There are some caveats: e.g., avoid bloody foods in the days preceding these test (Chinese pigs' blood cubes, yummm!)
tonyedgecombe
Would screening improve the outcomes or just create more patients getting unnecessary treatment?
ak217
Yes, colorectal cancer screening is estimated to reduce colorectal cancer mortality by 50% to 73%.
https://pmc.ncbi.nlm.nih.gov/articles/PMC10093633/
https://www.nejm.org/doi/full/10.1056/NEJMoa2208375
Progressive screening using non-invasive assays like Cologuard and FIT is a valuable screening mode. The non-invasive assays are not perfect but they are improving.
greedo
Catching colorectal cancer at an early stage improves survival rates tremendously. You have to weigh the risk of complications from the colonoscopy (primarily bowel perforation) with the improved outcomes. There's a cost element as well, since colonoscopies (without complications) can be several thousand dollars.
null
yieldcrv
that’s to be expected, after we do the adequate screening for one older population and mitigate many of the advanced versions of that, then the previously edge case becomes more prevalent amongst all cases
there is still a limited resource for the screening at this point, so that’s a friction to expanding screening
zahlman
It's not just a question of scaling up the screening effort. Doctors are also concerned with potential harms caused by false positives.
greedo
What false positive would come out of a colonoscopy? You are visually looking for masses, and removing suspect polyps that are sent in for evaluation. The major potential harm of a colonoscopy is a bowel perforation. Serious complications occur roughly 0.3% of the time.
aaron695
[dead]
thro230-0
Also as result of long covid, more young healthy people get hearth attack. They have better chance to survive hearth attack, than older people. It improves survival stats!
southernplaces7
I as a relatively young man also hate it when my hearth is attacked. One can't even be secure before their own fireplace, in their own home any more.
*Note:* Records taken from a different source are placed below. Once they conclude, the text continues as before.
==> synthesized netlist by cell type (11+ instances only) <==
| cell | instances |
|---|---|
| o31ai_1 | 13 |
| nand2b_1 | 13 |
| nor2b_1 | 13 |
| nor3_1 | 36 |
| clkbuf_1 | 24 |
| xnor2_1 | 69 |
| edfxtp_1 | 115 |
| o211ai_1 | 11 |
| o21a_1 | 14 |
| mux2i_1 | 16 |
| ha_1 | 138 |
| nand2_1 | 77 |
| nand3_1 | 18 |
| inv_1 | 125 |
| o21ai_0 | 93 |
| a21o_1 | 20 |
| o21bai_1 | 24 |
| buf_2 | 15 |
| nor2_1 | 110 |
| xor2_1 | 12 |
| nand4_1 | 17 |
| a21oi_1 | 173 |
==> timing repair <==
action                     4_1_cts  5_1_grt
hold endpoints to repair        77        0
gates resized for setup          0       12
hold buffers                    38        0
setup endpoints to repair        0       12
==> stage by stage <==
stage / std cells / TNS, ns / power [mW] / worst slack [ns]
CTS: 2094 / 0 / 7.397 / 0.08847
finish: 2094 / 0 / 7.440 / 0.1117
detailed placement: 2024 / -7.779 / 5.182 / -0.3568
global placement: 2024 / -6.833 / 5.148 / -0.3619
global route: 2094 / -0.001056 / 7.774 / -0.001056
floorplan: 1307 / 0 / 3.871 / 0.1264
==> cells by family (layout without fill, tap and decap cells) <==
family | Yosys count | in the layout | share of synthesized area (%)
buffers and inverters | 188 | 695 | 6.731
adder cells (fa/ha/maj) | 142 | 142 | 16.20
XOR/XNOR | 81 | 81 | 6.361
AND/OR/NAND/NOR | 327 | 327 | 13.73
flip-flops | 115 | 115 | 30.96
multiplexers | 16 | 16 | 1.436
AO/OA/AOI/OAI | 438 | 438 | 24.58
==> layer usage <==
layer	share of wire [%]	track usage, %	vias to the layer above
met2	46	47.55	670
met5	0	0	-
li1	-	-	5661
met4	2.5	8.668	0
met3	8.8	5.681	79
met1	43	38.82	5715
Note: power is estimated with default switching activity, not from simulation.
Hearth= area in home where fire is kept, usually for cooking.
Heart= that sometimes unfortunate little knot of pumping muscle under your rib cage.
rectang
> A sudden cardiac death is the disease equivalent of homicide or a car crash death. It meant someone’s father or husband, wife or mother, was suddenly ripped away without warning.
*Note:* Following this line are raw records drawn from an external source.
## config.mk

```make
export PLATFORM = sky130hd
export DESIGN_NAME = srecord_stream_parser
export DESIGN_NICKNAME = d
export VERILOG_FILES = /design/src/rtl/srp_pkg.sv /design/src/rtl/srecord_stream_parser.sv
export VERILOG_INCLUDE_DIRS = /design/src /design/src/rtl
export SDC_FILE = /design/constraint.sdc
export NUM_CORES = 1
export LEC_CHECK = 0
export ABC_AREA = 1
export BUFFER_PORTS_ARGS = -buffer_cell sky130_fd_sc_hd__buf_2
export CAP_MARGIN = 20
export CORE_MARGIN = 2
export CORE_UTILIZATION = 54
export DETAILED_ROUTE_END_ITERATION = 8
export PLACE_DENSITY = 0.77
export SETUP_SLACK_MARGIN = 0.3
export SYNTH_ARGS = -nofsm -noshare
export SYNTH_HDL_FRONTEND = slang
export SYNTH_SLANG_ARGS = --single-unit
```

## constraint.sdc

```tcl
create_clock -name clk -period 2.85 [get_ports clk]
set_clock_uncertainty 0.1 [all_clocks]
set_input_delay 0.57 -clock clk [delete_from_list [all_inputs] [get_ports clk]]
set_output_delay 0.57 -clock clk [all_outputs]
set_load 0.01 [all_outputs]
```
Now ever increasing numbers of people avoid an abrupt death and live long enough that misery and terrible quality of life extend for decades. Hooray for all of those who emphasize preventing death above all else, whether they are motivated by extracting medical fees during life's long slow twilight, or by more pure considerations.
No doubt a decrease of smoking, availability of satins, cpr/defibrillators, and stents has led to a massive increase in prevention and survival.
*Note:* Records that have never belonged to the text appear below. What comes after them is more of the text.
==> config.mk <==
export PLATFORM = sky130hd
export DESIGN_NAME = jis_multi_encoding_byte_encoder
export DESIGN_NICKNAME = d
export VERILOG_FILES = /design/src/jisenc_pkg.sv /design/src/jisenc_encoder.sv /design/src/jis_multi_encoding_byte_encoder.sv
export SDC_FILE = /design/constraint.sdc
export NUM_CORES = 1
export LEC_CHECK = 0
export BUFFER_PORTS_ARGS = -buffer_cell sky130_fd_sc_hd__buf_4
export CAP_MARGIN = 20
export CELL_PAD_IN_SITES_DETAIL_PLACEMENT = 1
export CELL_PAD_IN_SITES_GLOBAL_PLACEMENT = 1
export CORE_MARGIN = 2
export CORE_UTILIZATION = 49
export DETAILED_ROUTE_END_ITERATION = 16
export GPL_TIMING_DRIVEN = 0
export PLACE_DENSITY_LB_ADDON = 0.1
export SLEW_MARGIN = 10
export SYNTH_ARGS = -nofsm -noshare
export SYNTH_HDL_FRONTEND = slang
export SYNTH_SLANG_ARGS = --single-unit
==> constraint.sdc <==
create_clock -name clk_i -period 4.7 [get_ports clk_i]
set_input_delay 0.94 -clock clk_i [delete_from_list [all_inputs] [get_ports clk_i]]
set_output_delay 0.94 -clock clk_i [all_outputs]
set_load 0.01 [all_outputs]
==> src/jisenc_pkg.sv <==
// ----------------------------------------------------------------------------
// jisenc_pkg: shared types and constants for the JIS byte encoder
// Coding modes, register indexes, escape bytes and the per-character plan.
// ----------------------------------------------------------------------------
`default_nettype none

package jisenc_pkg;

  localparam int unsigned MaxBytes = 8;              // worst case: ESC seq + pair + ESC seq
  localparam int unsigned IdxW     = $clog2(MaxBytes);
  localparam int unsigned CntW     = $clog2(MaxBytes + 1);

  localparam logic [7:0] EscByte       = 8'h1B;
  localparam logic [7:0] Ss2Byte       = 8'h8E;
  localparam logic [7:0] DesigAscii    = 8'h28;      // '('
  localparam logic [7:0] DesigKanji    = 8'h24;      // '$'
  localparam logic [7:0] FinalByteRst  = 8'h42;      // 'B'

  typedef enum logic [1:0] {
    MODE_PASS = 2'd0,
    MODE_EUC  = 2'd1,
    MODE_SJIS = 2'd2,
    MODE_ISO  = 2'd3
  } mode_e;

  typedef enum logic [1:0] {
    REG_MODE     = 2'd0,
    REG_ASCII_FB = 2'd1,
    REG_KANJI_FB = 2'd2
  } cfg_reg_e;

  // Byte sequence for one character, byte 0 goes out first.
  typedef struct packed {
    logic [MaxBytes-1:0][7:0] bytes;
    logic [CntW-1:0]          cnt;
  } plan_t;

endpackage

`default_nettype wire

==> src/jisenc_encoder.sv <==
// ----------------------------------------------------------------------------
// jisenc_encoder: character code to byte sequence
// Builds the full output byte list for one character and the next shift state.
// ----------------------------------------------------------------------------
`default_nettype none

module jisenc_encoder (
  input  wire logic [15:0]          char_code_i,
  input  wire logic                 last_char_i,
  input  jisenc_pkg::mode_e         mode_i,
  input  wire logic [7:0]           ascii_fb_i,
  input  wire logic [7:0]           kanji_fb_i,
  input  wire logic                 shift_i,
  output jisenc_pkg::plan_t         plan_o,
  output logic                      shift_o
);

  logic [7:0] hi;
  logic [7:0] lo;
  logic       is_ascii;
  logic       is_single;
  logic [7:0] sjis_lead;
  logic [7:0] sjis_trail;

  assign hi        = char_code_i[15:8];
  assign lo        = char_code_i[7:0];
  assign is_single = (hi == 8'h00);
  assign is_ascii  = is_single && !lo[7];

  // JIS row/cell to Shift_JIS, results wrap to 8 bits; (hi + 1) >> 1 as hi/2 + hi[0]
  assign sjis_lead = {1'b0, hi[7:1]} + {7'b0, hi[0]} + ((hi <= 8'h5E) ? 8'h70 : 8'hB0);

  always_comb begin
    if (hi[0]) begin
      sjis_trail = lo + ((lo >= 8'h60) ? 8'h20 : 8'h1F);
    end else begin
      sjis_trail = lo + 8'h7E;
    end
  end

  always_comb begin
    logic [jisenc_pkg::CntW-1:0] n;
    logic                        sh;
    plan_o.bytes = '0;
    n            = '0;
    sh           = shift_i;
    unique case (mode_i)
      jisenc_pkg::MODE_EUC: begin
        if (is_ascii) begin
          plan_o.bytes[0] = lo;
          n               = jisenc_pkg::CntW'(1);
        end else if (is_single) begin
          plan_o.bytes[0] = jisenc_pkg::Ss2Byte;
          plan_o.bytes[1] = {1'b0, lo[6:0]};
          n               = jisenc_pkg::CntW'(2);
        end else begin
          plan_o.bytes[0] = hi | 8'h80;
          plan_o.bytes[1] = lo | 8'h80;
          n               = jisenc_pkg::CntW'(2);
        end
        if (last_char_i) sh = 1'b0;
      end
      jisenc_pkg::MODE_SJIS: begin
        if (is_single) begin
          plan_o.bytes[0] = lo;
          n               = jisenc_pkg::CntW'(1);
        end else begin
          plan_o.bytes[0] = sjis_lead;
          plan_o.bytes[1] = sjis_trail;
          n               = jisenc_pkg::CntW'(2);
        end
        if (last_char_i) sh = 1'b0;
      end
      jisenc_pkg::MODE_ISO: begin
        if (is_single) begin
          if (sh) begin
            plan_o.bytes[0] = jisenc_pkg::EscByte;
            plan_o.bytes[1] = jisenc_pkg::DesigAscii;
            plan_o.bytes[2] = ascii_fb_i;
            n               = jisenc_pkg::CntW'(3);
            sh              = 1'b0;
          end
          plan_o.bytes[n[jisenc_pkg::IdxW-1:0]] = lo;
          n = n + jisenc_pkg::CntW'(1);
        end else begin
          if (!sh) begin
            plan_o.bytes[0] = jisenc_pkg::EscByte;
            plan_o.bytes[1] = jisenc_pkg::DesigKanji;
            plan_o.bytes[2] = kanji_fb_i;
            n               = jisenc_pkg::CntW'(3);
            sh              = 1'b1;
          end
          plan_o.bytes[n[jisenc_pkg::IdxW-1:0]] = hi;
          n = n + jisenc_pkg::CntW'(1);
          plan_o.bytes[n[jisenc_pkg::IdxW-1:0]] = lo;
          n = n + jisenc_pkg::CntW'(1);
        end
        // end of string: fall back to ASCII
        if (last_char_i && sh) begin
          plan_o.bytes[n[jisenc_pkg::IdxW-1:0]] = jisenc_pkg::EscByte;
          n = n + jisenc_pkg::CntW'(1);
          plan_o.bytes[n[jisenc_pkg::IdxW-1:0]] = jisenc_pkg::DesigAscii;
          n = n + jisenc_pkg::CntW'(1);
          plan_o.bytes[n[jisenc_pkg::IdxW-1:0]] = ascii_fb_i;
          n = n + jisenc_pkg::CntW'(1);
          sh = 1'b0;
        end
      end
      default: begin
        plan_o.bytes[0] = lo;
        n               = jisenc_pkg::CntW'(1);
        if (last_char_i) sh = 1'b0;
      end
    endcase
    plan_o.cnt = n;
    shift_o    = sh;
  end

endmodule

`default_nettype wire

==> src/jis_multi_encoding_byte_encoder.sv <==
// ----------------------------------------------------------------------------
// jis_multi_encoding_byte_encoder: JIS character stream to encoded bytes
// Pass-through, EUC-JP, Shift_JIS or ISO-2022-JP, one output byte per beat.
// ----------------------------------------------------------------------------
// Channel   Dir  Handshake                  Payload
// s_axis    in   s_axis_tvalid/tready       tdata=char_code, tlast=last_char
// m_axis    out  m_axis_tvalid/tready       tdata=out_byte, tlast=run_end
// cfg       in   cfg_valid_i/cfg_ready_o    cfg_addr_i=register, cfg_data_i
//
// A character is encoded in the cycle it is accepted into a byte buffer of up
// to 8 bytes (usually 1 or 2); the buffer drains one byte per cycle into the
// output register unless the output stalls. The next character is taken in
// the cycle its predecessor's last byte moves out, so output stalls hold the
// buffer and input. Reset clears the buffer, output valid, shift state and
// registers to their defaults.
// ----------------------------------------------------------------------------
`default_nettype none

module jis_multi_encoding_byte_encoder (
  input  wire logic        clk_i,
  input  wire logic        rst_ni,
  // config write
  input  wire logic        cfg_valid_i,
  output logic             cfg_ready_o,
  input  wire logic [1:0]  cfg_addr_i,
  input  wire logic [7:0]  cfg_data_i,
  // character input
  input  wire logic        s_axis_tvalid,
  output logic             s_axis_tready,
  input  wire logic [15:0] s_axis_tdata,   // [15:0] char_code
  input  wire logic        s_axis_tlast,   // last_char
  // byte output
  output logic             m_axis_tvalid,
  input  wire logic        m_axis_tready,
  output logic [7:0]       m_axis_tdata,   // [7:0] out_byte
  output logic             m_axis_tlast    // run_end
);

  jisenc_pkg::mode_e mode_q;
  logic [7:0]        ascii_fb_q;
  logic [7:0]        kanji_fb_q;
  logic              shift_q, shift_d;

  jisenc_pkg::plan_t plan_d;
  jisenc_pkg::plan_t job_q;
  logic              job_valid_q;
  logic [jisenc_pkg::IdxW-1:0] idx_q;

  logic              s_beat;
  logic              out_free;
  logic              move;
  logic              job_last;

  // config registers, always ready
  assign cfg_ready_o = 1'b1;

  always_ff @(posedge clk_i or negedge rst_ni) begin
    if (!rst_ni) begin
      mode_q     <= jisenc_pkg::MODE_PASS;
      ascii_fb_q <= jisenc_pkg::FinalByteRst;
      kanji_fb_q <= jisenc_pkg::FinalByteRst;
    end else if (cfg_valid_i) begin
      case (cfg_addr_i)
        jisenc_pkg::REG_MODE:     mode_q     <= jisenc_pkg::mode_e'(cfg_data_i[1:0]);
        jisenc_pkg::REG_ASCII_FB: ascii_fb_q <= cfg_data_i;
        jisenc_pkg::REG_KANJI_FB: kanji_fb_q <= cfg_data_i;
        default: ;
      endcase
    end
  end

  jisenc_encoder u_enc (
    .char_code_i (s_axis_tdata),
    .last_char_i (s_axis_tlast),
    .mode_i      (mode_q),
    .ascii_fb_i  (ascii_fb_q),
    .kanji_fb_i  (kanji_fb_q),
    .shift_i     (shift_q),
    .plan_o      (plan_d),
    .shift_o     (shift_d)
  );

  assign out_free      = !m_axis_tvalid || m_axis_tready;
  assign move          = job_valid_q && out_free;
  assign job_last      = ({1'b0, idx_q} + jisenc_pkg::CntW'(1)) == job_q.cnt;
  assign s_axis_tready = !job_valid_q || (move && job_last);
  assign s_beat        = s_axis_tvalid && s_axis_tready;

  always_ff @(posedge clk_i or negedge rst_ni) begin
    if (!rst_ni) begin
      shift_q     <= 1'b0;
      job_valid_q <= 1'b0;
      idx_q       <= '0;
    end else begin
      if (s_beat) begin
        shift_q     <= shift_d;
        job_valid_q <= 1'b1;
        idx_q       <= '0;
      end else if (move) begin
        if (job_last) job_valid_q <= 1'b0;
        idx_q <= idx_q + jisenc_pkg::IdxW'(1);
      end
    end
  end

  always_ff @(posedge clk_i) begin
    if (s_beat) job_q <= plan_d;
  end

  // output register
  always_ff @(posedge clk_i or negedge rst_ni) begin
    if (!rst_ni) begin
      m_axis_tvalid <= 1'b0;
    end else if (move) begin
      m_axis_tvalid <= 1'b1;
    end else if (m_axis_tready) begin
      m_axis_tvalid <= 1'b0;
    end
  end

  always_ff @(posedge clk_i) begin
    if (move) begin
      m_axis_tdata <= job_q.bytes[idx_q];
      m_axis_tlast <= job_last;
    end
  end

`ifndef SYNTH
  a_cnt_range: assert property (@(posedge clk_i) disable iff (!rst_ni)
    job_valid_q |-> (job_q.cnt != '0) && (job_q.cnt <= jisenc_pkg::CntW'(jisenc_pkg::MaxBytes)))
    else $error("byte buffer count out of range");

  a_idx_in_job: assert property (@(posedge clk_i) disable iff (!rst_ni)
    job_valid_q |-> ({1'b0, idx_q} < job_q.cnt))
    else $error("byte index past end of buffer");

  a_no_early_accept: assert property (@(posedge clk_i) disable iff (!rst_ni)
    (job_valid_q && !(move && job_last)) |-> !s_axis_tready)
    else $error("input taken while bytes remain");

  a_shift_cleared: assert property (@(posedge clk_i) disable iff (!rst_ni)
    (s_beat && s_axis_tlast) |=> !shift_q)
    else $error("shift state left set after last character");
`endif

endmodule

`default_nettype wire

=== Word level (Yosys, flattened, before mapping) ===
Index checks and enable logic that the tools add are counted.

* $add $sub $neg: 12
* Multiply operators: 0
* Divide/modulo/power cells: 0
* $lt $le $gt $ge: 15
* Equality and inequality tests: 6
* Shift operators: 0
* Multiplexer cells: 61
* Bitwise logic cells: 6
* Reductions and logical operators: 27

{| class="wikitable"
|+ Operators with widths
! cell !! number
|-
| $bwmux 64 || 4
|-
| $mux 64 || 3
|-
| $demux 8 s3 || 6
|-
| $mux 24 || 6
|-
| $mux 8 || 13
|-
| $and 48x48->48 || 1
|-
| $not 48->48 || 1
|-
| $pmux 8 s3 || 2
|-
| $and 32x32->32 || 1
|-
| $not 32->32 || 1
|-
| $or 32x32->32 || 1
|-
| $lt 3x4->1 const B || 7
|-
| $mux 4 || 7
|-
| $add 4x1->4 const B || 6
|-
| $bmux 8 s3 || 1
|-
| $ge 3x1->1 const B || 6
|-
| $add 8x8->8 || 2
|-
| $mux 16 || 1
|-
| $or 16x16->16 || 1
|-
| $pmux 4 s3 || 1
|-
| $logic_and 1x1->1 || 11
|-
| $mux 1 || 10
|-
| $reduce_and 2->1 || 5
|-
| $add 7x1->8 || 1
|-
| 16 further kinds || 29
|}

* Register bits after elaboration: 101
* Bits in latches: 0
* Memory bits (writable): 0
* Memory bits (read-only): 0
* Output and inout bits: 12
* Memories: 0

=== Logic depth before layout (Yosys ltp) ===
Gate-level depths: netlist (run 1).

* Depth after elaboration: 17
* Depth in mapped cells: 16

=== By module ===
A second synthesis (run 1) with hierarchy kept.

* Cells, all modules: 580
* Area total of the unflattened synthesis: 6,299.8 um^2

{| class="wikitable"
|+ By module, submodules not included
! module !! instances !! cells each !! area an instance (um^2)
|-
| jis_multi_encoding_byte_encoder || 1 || 186 || 3,948.8
|-
| jisenc_encoder || 1 || 394 || 2,351.0
|}

=== Worst setup path before layout (run 1) ===
Ideal clock, no wire load.

* Path type: input-to-reg
* Start: input port s_axis_tdata[8]
* End: register job_q[10] (netlist name) (data pin)
* Library setup time: 261 ps
* Arrival time: 3,626 ps
* Data required time: 4,439 ps
* Slack: 813 ps
* Cell stages on the path: 15
* Buffers on the path: 4
* Cells stage by stage: clkbuf_1 -> inv_1 -> ha_1 -> nor4b_2 -> nand2_1 -> inv_1 -> buf_4 -> buf_4 -> ha_1 -> clkbuf_1 -> nand2_1 -> nand2_1 -> a21oi_1 -> a221o_1 -> a221o_1

{| class="wikitable"
|+ RTL lines
! item !! RTL line !! text
|-
| from (decl) || jis_multi_encoding_byte_encoder.sv:30 || <nowiki>input wire logic [15:0] s_axis_tdata,</nowiki>
|-
| to (signal assigned) || jis_multi_encoding_byte_encoder.sv:107 || <nowiki>if (s_beat) job_q <= plan_d;</nowiki>
|-
| to (decl) || jis_multi_encoding_byte_encoder.sv:45 || <nowiki>jisenc_pkg::plan_t job_q;</nowiki>
|}

=== Worst setup path after layout (run 1) ===
* Start: input port s_axis_tdata[8]
* End: register job_q[17] (netlist name) (data pin)

* Cells in the longest elaborated chain, start to end: 13
* Elaborated cells between the ends (all ways): 35
* Those cells by class: 2 x add/sub; 6 x order compare; 18 x mux; 3 x bitwise; 6 x reduce/logical

{| class="wikitable"
|+ RTL lines
! item !! RTL line !! text
|-
| parallel branches: the longest is 12 deep, another holds $add 4x1->4 || - ||
|-
| $pmux 8 s3 * || jisenc_encoder.sv:47 || <nowiki>unique case (mode_i)</nowiki>
|}

Every way passes the cells marked *. The select of a mux whose other input is x is not followed.
A chain may end at the register's enable or synchronous reset.

==> metrics, run 1 <==
outcome finished, final reports clean; # port buffers 35; Hold WS 0.4911 ns; aggregate global routing overflow 0; CTS tree yes; vias in the first global route 5877; Detailed Place HPWL 16940 µm; synthesis-to-finish area growth 12.81%; average size of a mapped cell ~10 µm²; Critical Path Start Type primary input; CP max stage delay 0.56 ns; fin. max-slew vios 0; gr usage total 34.08%; initial drt markers ~610; Setup Buffers After CTS 0; RSZ-0062 raised after global routing false; sequential-to-total area share from yosys stat 45.62%; FF+latch count, synth 101; Die ar. 13980 µm²; vias per inst 6.800; total core area 12670 µm²; I/O pin count 44; Final Wtd Congestion 0.9863; die width 118.3 µm; starting density of the core 50.48%; clk buf depth 2; largest net degree at the start of global routing 54; Power Density between 400 and 500 nW/µm²; Leakage 2.546 nW; maxcap violations 0; Yosys warning total 0; Routed wire per std cell 27.69 µm; ys async rst share a little under a quarter; drt pass-1 iters 5; Tightest Pin Transition 0.8175 ns; Root Buffer clkbuf_16; # setup viols final 0; die height 118.3 µm; crit path max-delay cell type clkbuf_1; placed cell area 6909 µm²; worst path cell trace buf_4 -> clkbuf_1 -> inv_2 -> ha_1 -> nor4b_4 -> nand2_1 -> clkbuf_1 -> ha_1 -> inv_1 -> nor2_2 -> nand3_1 -> o221a_2 -> a221o_1; Design Power between 0.003 and 0.004 W; critical-path maximum fanout 12; layout cells sized above 1 a little under a fifth; final net count 713; ANT nets after route 0; post-route cell area roughly 7200 µm²; clk sinks between 100 and 150; first-pass GRT wire length between 30000 and 40000 µm; CP arrival roughly 4.6 ns; final worst-path cycle share 96.44%; ys flop type edfxtp_1; Final Util 56.95%; row cnt between 40 and 50; Resized Gates After CTS 3; Gate Count Post-Synth 619; Fin. Hold Viols 0; Hold WC Path Type in2async; highest clock rate 220.6 MHz; level count of the clock H-tree 3; Worst setup EP type flop; post-synthesis net count 667; area of the mapped netlist 6396 µm²; EDFF count, synth 77; initial antenna violation count 0; number of hold buffers added after CTS 0; IR drop worst, VDD 0.0002523 V; clk_skew around 0.013 ns; Cell variety after synth 73; Setup CP Type in2reg; vias 5732; residual DRC count 0; WP data required between 4 and 5 ns; clk_lat worst skew 0.36 ns; Total Routed Length 23340 µm; max_slew headroom 45.50%; fin crit period 4.533 ns; R2R Setup Slk 1.29 ns; Inserted Clock Buffers 9; Worst-path clk slew 0.07 ns
[cell usage in the layout, fill, tap and decap left out, types with 8 or more instances in the layout]
| cell type | synthesis | routed |
|---|---|---|
| nand2_1 | 47 | 47 |
| nor3_1 | 23 | 23 |
| nand3_1 | 23 | 23 |
| a32oi_1 | 8 | 8 |
| and3_1 | 15 | 15 |
| o21ai_0 | 29 | 29 |
| mux2_2 | 28 | 28 |
| edfxtp_1 | 77 | 77 |
| clkbuf_1 | 48 | 46 |
| ha_1 | 16 | 16 |
| xor2_1 | 8 | 8 |
| a21oi_1 | 51 | 51 |
| inv_1 | 14 | 12 |
| clkbuf_16 | 0 | 9 |
| buf_4 | 3 | 38 |
| nor2_1 | 42 | 41 |
| mux4_2 | 16 | 16 |
| dfrtp_1 | 20 | 20 |
[path summary, 6_finish.rpt]
kind	endpoint	cells after the start	startpoint
worst min register to register	kanji_fb_q[0]$_DFFE_PN0P_	1	kanji_fb_q[0]$_DFFE_PN0P_
min in group clk_i	kanji_fb_q[0]$_DFFE_PN0P_	1	kanji_fb_q[0]$_DFFE_PN0P_
worst max register to register	job_q[7]$_DFFE_PP_	9	shift_q$_DFFE_PN0P_
max in group asynchronous	kanji_fb_q[1]$_DFFE_PN1P_	1	rst_ni
worst min-delay path	job_valid_q$_DFFE_PN0P_	1	rst_ni
worst max-delay path	job_q[17]$_SDFFCE_PP0P_	13	s_axis_tdata[8]
[metal layers]
metal	wire, µm	share of wire (%)	global-route usage (%)
met2	11300	48	56.32
met5	0	0	0
met3	2169	9.3	7.481
met1	9178	39	44.24
met4	696	3.0	11.97
[through the flow]
step	setup TNS (ns)	instances	setup slack, ns
detailed placement	-6.935	827	-0.4824
floorplan	0	619	0.8134
global route	0	842	0.04088
global placement	-6.941	826	-0.5348
CTS	0	843	0.1500
finish	0	843	0.1672
[report_power, final]
group	internal (W)	switching (W)
sequential	0.00115	0.0000589
clock	0.000368	0.000353
combinational	0.000571	0.00100
total	0.00209	0.00141
[Yosys cell counts, drive strengths merged (16+ instances only)]
cell type | number | area share (%)
a21oi | 52 | 4.1
clkbuf | 48 | 2.8
dfrtp | 20 | 7.8
edfxtp | 77 | 36
ha | 16 | 3.1
mux2 | 28 | 4.9
mux4 | 16 | 5.6
nand2 | 47 | 2.8
nand3 | 23 | 1.8
nor2 | 43 | 2.6
nor3 | 23 | 1.8
o21ai | 31 | 2.6
[state kept, by name (all words and copies together) (netlist names)]
| signal | count |
|---|---|
| m_axis_tlast | 1 |
| job_q | 68 |
| mode_q | 2 |
| m_axis_tvalid | 1 |
| shift_q | 1 |
| m_axis_tdata | 8 |
| kanji_fb_q | 8 |
| job_valid_q | 1 |
| idx_q | 3 |
| ascii_fb_q | 8 |
[cell type report]
type                    count  area, µm²
clock buffers               9      225.2
multi-input cells         440       3184
inverters                  15      56.30
fillers                  1404       5455
diodes                      1      2.502
clock inverters             7      57.56
plain buffers              62      266.5
repair buffers             36      290.3
well taps                 172      215.2
flip-flops and latches    101       2918
[kinds of logic (layout without fill, tap and decap cells)]
kind of cell,count (synthesis),after routing,synth area share (%)
DFF,101,101,45.62
adders and majority gates,16,16,3.130
xor gates and xnor gates,15,15,2.054
and+or+nand+nor,191,191,14.81
other,1,2,0.05863
buffers and inverters,78,129,5.086
AOI/OAI and AO/OA,172,172,18.53
muxes,45,45,10.72
[worst max-delay path, delay by kind of cell]
| family | cells | cell delay (ns) |
|---|---|---|
| AND/OR/NAND/NOR | 4 | 1.14 |
| AO/OA/AOI/OAI | 2 | 0.59 |
| adder cells (fa/ha/maj) | 2 | 0.66 |
| buffers and inverters | 5 | 1.29 |
(Power assumes the default switching activity.)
However, the diagnostic and treatment side has improved considerably in that time too. Troponin assays became widely available in the late 1990s/early 2000s, and dual antiplatelet therapy (aspirin + clopidogrel) around 2000s. These are part of the standard toolkit for detecting and treating MIs that simply didn't exist when I was young and are part of the story of making MIs catastrophic events to a more survivable disease.
The article isn't wrong per se, but I do want to point out that it isn't comprehensive when it comes to listing the reasons. There are interesting advances that it left out.